Requires-Dist: mypy>=1.0.0; extra == "dev"
Requires-Dist: pydantic>=1.10.0; extra == "dev"
Dynamic: license-file

# Extract Monster Python SDK

[![PyPI version](https://badge.fury.io/py/extract-monster.svg)](https://badge.fury.io/py/extract-monster)
[![License: MIT](https://img.shields.io/badge/License-MIT-yellow.svg)](https://opensource.org/licenses/MIT)

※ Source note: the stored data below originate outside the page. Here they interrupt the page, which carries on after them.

**src/rtl/instruction_decode_stage_pkg.sv**
```systemverilog
// Shared decode definitions: base opcodes and the instruction format code.
package decode_pkg;

   localparam logic [6:0] OP_REG    = 7'b0110011;
   localparam logic [6:0] OP_IMM    = 7'b0010011;
   localparam logic [6:0] OP_LOAD   = 7'b0000011;
   localparam logic [6:0] OP_JALR   = 7'b1100111;
   localparam logic [6:0] OP_SYSTEM = 7'b1110011;
   localparam logic [6:0] OP_STORE  = 7'b0100011;
   localparam logic [6:0] OP_BRANCH = 7'b1100011;
   localparam logic [6:0] OP_LUI    = 7'b0110111;
   localparam logic [6:0] OP_AUIPC  = 7'b0010111;
   localparam logic [6:0] OP_JAL    = 7'b1101111;

   typedef enum logic [2:0] {
      FMT_R       = 3'd0,
      FMT_I       = 3'd1,
      FMT_S       = 3'd2,
      FMT_B       = 3'd3,
      FMT_U       = 3'd4,
      FMT_J       = 3'd5,
      FMT_ILLEGAL = 3'd6
   } fmt_t;

endpackage

```
**src/rtl/instruction_decode_stage_if.sv**
```systemverilog
// Fetch-side and execute-side handshake bundle of the decode stage.
interface instruction_decode_stage_if #(
   parameter int XLEN = 32,
   parameter int PC_W = 32
);
   import decode_pkg::*;

   logic            in_valid;
   logic            in_ready;
   logic [31:0]     in_instr;
   logic [PC_W-1:0] in_pc;
   logic            out_valid;
   logic            out_ready;
   logic [PC_W-1:0] out_pc;
   logic [6:0]      out_opcode;
   logic [4:0]      out_rd;
   logic [2:0]      out_funct3;
   logic [4:0]      out_rs1;
   logic [4:0]      out_rs2;
   logic [6:0]      out_funct7;
   logic [XLEN-1:0] out_imm;
   fmt_t            out_fmt;
   logic            out_illegal;

   modport master (
      output in_valid, in_instr, in_pc, out_ready,
      input  in_ready, out_valid, out_pc, out_opcode, out_rd, out_funct3,
             out_rs1, out_rs2, out_funct7, out_imm, out_fmt, out_illegal
   );

   modport slave (
      input  in_valid, in_instr, in_pc, out_ready,
      output in_ready, out_valid, out_pc, out_opcode, out_rd, out_funct3,
             out_rs1, out_rs2, out_funct7, out_imm, out_fmt, out_illegal
   );

endinterface

```
**src/rtl/instruction_decode_stage_imm_gen.sv**
```systemverilog
// Combinational format classifier and sign-extended immediate generator.
module imm_gen
   import decode_pkg::*;
#(
   parameter int XLEN = 32
) (
   input  logic [31:0]     instr,
   output fmt_t            fmt,
   output logic [XLEN-1:0] imm,
   output logic            illegal
);

   // Every base immediate fits in 32 bits; widen by sign extension at the end.
   logic signed [31:0] raw;

   always_comb begin
      fmt     = FMT_ILLEGAL;
      illegal = 1'b0;
      raw     = '0;
      case (instr[6:0])
         OP_REG: fmt = FMT_R;
         OP_IMM, OP_LOAD, OP_JALR, OP_SYSTEM: begin
            fmt = FMT_I;
            raw = {{20{instr[31]}}, instr[31:20]};
         end
         OP_STORE: begin
            fmt = FMT_S;
            raw = {{20{instr[31]}}, instr[31:25], instr[11:7]};
         end
         OP_BRANCH: begin
            fmt = FMT_B;
            raw = {{19{instr[31]}}, instr[31], instr[7], instr[30:25], instr[11:8], 1'b0};
         end
         OP_LUI, OP_AUIPC: begin
            fmt = FMT_U;
            raw = {instr[31:12], 12'b0};
         end
         OP_JAL: begin
            fmt = FMT_J;
            raw = {{11{instr[31]}}, instr[31], instr[19:12], instr[20], instr[30:21], 1'b0};
         end
         default: illegal = 1'b1;
      endcase
      imm = XLEN'(raw);
   end

endmodule

```
**src/rtl/instruction_decode_stage.sv**
```systemverilog
// Registered RISC-V decode stage: one-entry valid/ready pipeline register with flush.
module instruction_decode_stage
   import decode_pkg::*;
#(
   parameter int XLEN = 32,
   parameter int PC_W = 32
) (
   input  logic                        clk,
   input  logic                        reset,
   input  logic                        flush,
   instruction_decode_stage_if.slave   bus
);

   fmt_t            dec_fmt;
   logic [XLEN-1:0] dec_imm;
   logic            dec_illegal;

   logic            valid_q;
   logic [PC_W-1:0] pc_q;
   logic [31:0]     instr_q;
   logic [XLEN-1:0] imm_q;
   fmt_t            fmt_q;
   logic            illegal_q;
   logic            rdy;
   logic            push;

   imm_gen #(.XLEN(XLEN)) u_imm_gen (
      .instr   (bus.in_instr),
      .fmt     (dec_fmt),
      .imm     (dec_imm),
      .illegal (dec_illegal)
   );

   always_comb begin
      rdy  = !reset && (!valid_q || bus.out_ready);
      push = bus.in_valid && rdy;
   end

   always_ff @(posedge clk) begin
      if (reset) begin
         valid_q   <= 1'b0;
         pc_q      <= '0;
         instr_q   <= '0;
         imm_q     <= '0;
         fmt_q     <= FMT_R;
         illegal_q <= 1'b0;
      end else if (flush) begin
         valid_q <= 1'b0;
      end else if (push) begin
         valid_q   <= 1'b1;
         pc_q      <= bus.in_pc;
         instr_q   <= bus.in_instr;
         imm_q     <= dec_imm;
         fmt_q     <= dec_fmt;
         illegal_q <= dec_illegal;
      end else if (valid_q && bus.out_ready) begin
         valid_q <= 1'b0;
      end
   end

   // Fields are sliced from the registered word so nothing on the output side sees in_instr.
   always_comb begin
      bus.in_ready    = rdy;
      bus.out_valid   = valid_q;
      bus.out_pc      = pc_q;
      bus.out_opcode  = instr_q[6:0];
      bus.out_rd      = instr_q[11:7];
      bus.out_funct3  = instr_q[14:12];
      bus.out_rs1     = instr_q[19:15];
      bus.out_rs2     = instr_q[24:20];
      bus.out_funct7  = instr_q[31:25];
      bus.out_imm     = imm_q;
      bus.out_fmt     = fmt_q;
      bus.out_illegal = illegal_q;
   end

endmodule
```
**src/flat_wrapper.sv**
```systemverilog
// flat-port wrapper written by rule: the top's interface ports become plain ports
module instruction_decode_stage_flat import decode_pkg::*;
#(
   parameter int XLEN = 32,
   parameter int PC_W = 32
)
  (clk, reset, flush, bus_in_valid, bus_in_instr, bus_in_pc, bus_out_ready, bus_in_ready, bus_out_valid, bus_out_pc, bus_out_opcode, bus_out_rd, bus_out_funct3, bus_out_rs1, bus_out_rs2, bus_out_funct7, bus_out_imm, bus_out_fmt, bus_out_illegal);
  instruction_decode_stage_if #(.XLEN(XLEN), .PC_W(PC_W)) bus_i ();
  input  logic clk;
  input  logic reset;
  input  logic flush;
  input wire logic [$bits(bus_i.in_valid)-1:0] bus_in_valid;
  input wire logic [$bits(bus_i.in_instr)-1:0] bus_in_instr;
  input wire logic [$bits(bus_i.in_pc)-1:0] bus_in_pc;
  input wire logic [$bits(bus_i.out_ready)-1:0] bus_out_ready;
  output wire logic [$bits(bus_i.in_ready)-1:0] bus_in_ready;
  output wire logic [$bits(bus_i.out_valid)-1:0] bus_out_valid;
  output wire logic [$bits(bus_i.out_pc)-1:0] bus_out_pc;
  output wire logic [$bits(bus_i.out_opcode)-1:0] bus_out_opcode;
  output wire logic [$bits(bus_i.out_rd)-1:0] bus_out_rd;
  output wire logic [$bits(bus_i.out_funct3)-1:0] bus_out_funct3;
  output wire logic [$bits(bus_i.out_rs1)-1:0] bus_out_rs1;
  output wire logic [$bits(bus_i.out_rs2)-1:0] bus_out_rs2;
  output wire logic [$bits(bus_i.out_funct7)-1:0] bus_out_funct7;
  output wire logic [$bits(bus_i.out_imm)-1:0] bus_out_imm;
  output wire logic [$bits(bus_i.out_fmt)-1:0] bus_out_fmt;
  output wire logic [$bits(bus_i.out_illegal)-1:0] bus_out_illegal;
  assign bus_i.in_valid = bus_in_valid;
  assign bus_i.in_instr = bus_in_instr;
  assign bus_i.in_pc = bus_in_pc;
  assign bus_i.out_ready = bus_out_ready;
  assign bus_in_ready = bus_i.in_ready;
  assign bus_out_valid = bus_i.out_valid;
  assign bus_out_pc = bus_i.out_pc;
  assign bus_out_opcode = bus_i.out_opcode;
  assign bus_out_rd = bus_i.out_rd;
  assign bus_out_funct3 = bus_i.out_funct3;
  assign bus_out_rs1 = bus_i.out_rs1;
  assign bus_out_rs2 = bus_i.out_rs2;
  assign bus_out_funct7 = bus_i.out_funct7;
  assign bus_out_imm = bus_i.out_imm;
  assign bus_out_fmt = bus_i.out_fmt;
  assign bus_out_illegal = bus_i.out_illegal;
  instruction_decode_stage #(.XLEN(XLEN), .PC_W(PC_W)) u_core (.clk(clk), .reset(reset), .flush(flush), .bus(bus_i));
endmodule
```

Official Python SDK for [Extract Monster](https://extract.monster) - Extract structured data from files and text using AI.

## Features

- 🎯 **Type-Safe Schema Support** - Use Pydantic models for type-safe data extraction
- 📄 **Multi-Format Support** - Extract from PDFs, images, videos, audio, and text documents
- 🔒 **Secure Authentication** - API key-based authentication
- 📦 **Easy to Use** - Simple, intuitive API design
- 🎨 **Flexible Schemas** - Support for Pydantic models and raw JSON schemas

## Installation

```bash
pip install extract-monster
```

For Pydantic support (recommended):
```bash
pip install extract-monster[pydantic]
```

## Quick Start

```python
from extract_monster import ExtractMonster
from pydantic import BaseModel, Field

# Initialize client
client = ExtractMonster(api_key="your_api_key")

# Define schema with Pydantic
class Invoice(BaseModel):
    invoice_number: str = Field(description="Invoice number")
    date: str = Field(description="Invoice date")
    total: float = Field(description="Total amount")
    vendor: str = Field(description="Vendor name")

# Extract from file
result = client.extract_file("invoice.pdf", schema=Invoice)
print(result.extracted_data)
# {"invoice_number": "INV-001", "date": "2024-01-15", "total": 1250.00, "vendor": "Acme Corp"}

# Extract from text
class Contact(BaseModel):
    name: str = Field(description="Full name")
    phone: str = Field(description="Phone number")
    email: str = Field(description="Email address")

result = client.extract_text(
    "Contact John Doe at john@example.com or 555-1234",
    schema=Contact
)
print(result.extracted_data)
# {"name": "John Doe", "phone": "555-1234", "email": "john@example.com"}
```

## Authentication

Get your API key from the [Extract Monster Dashboard](https://extract.monster/dashboard).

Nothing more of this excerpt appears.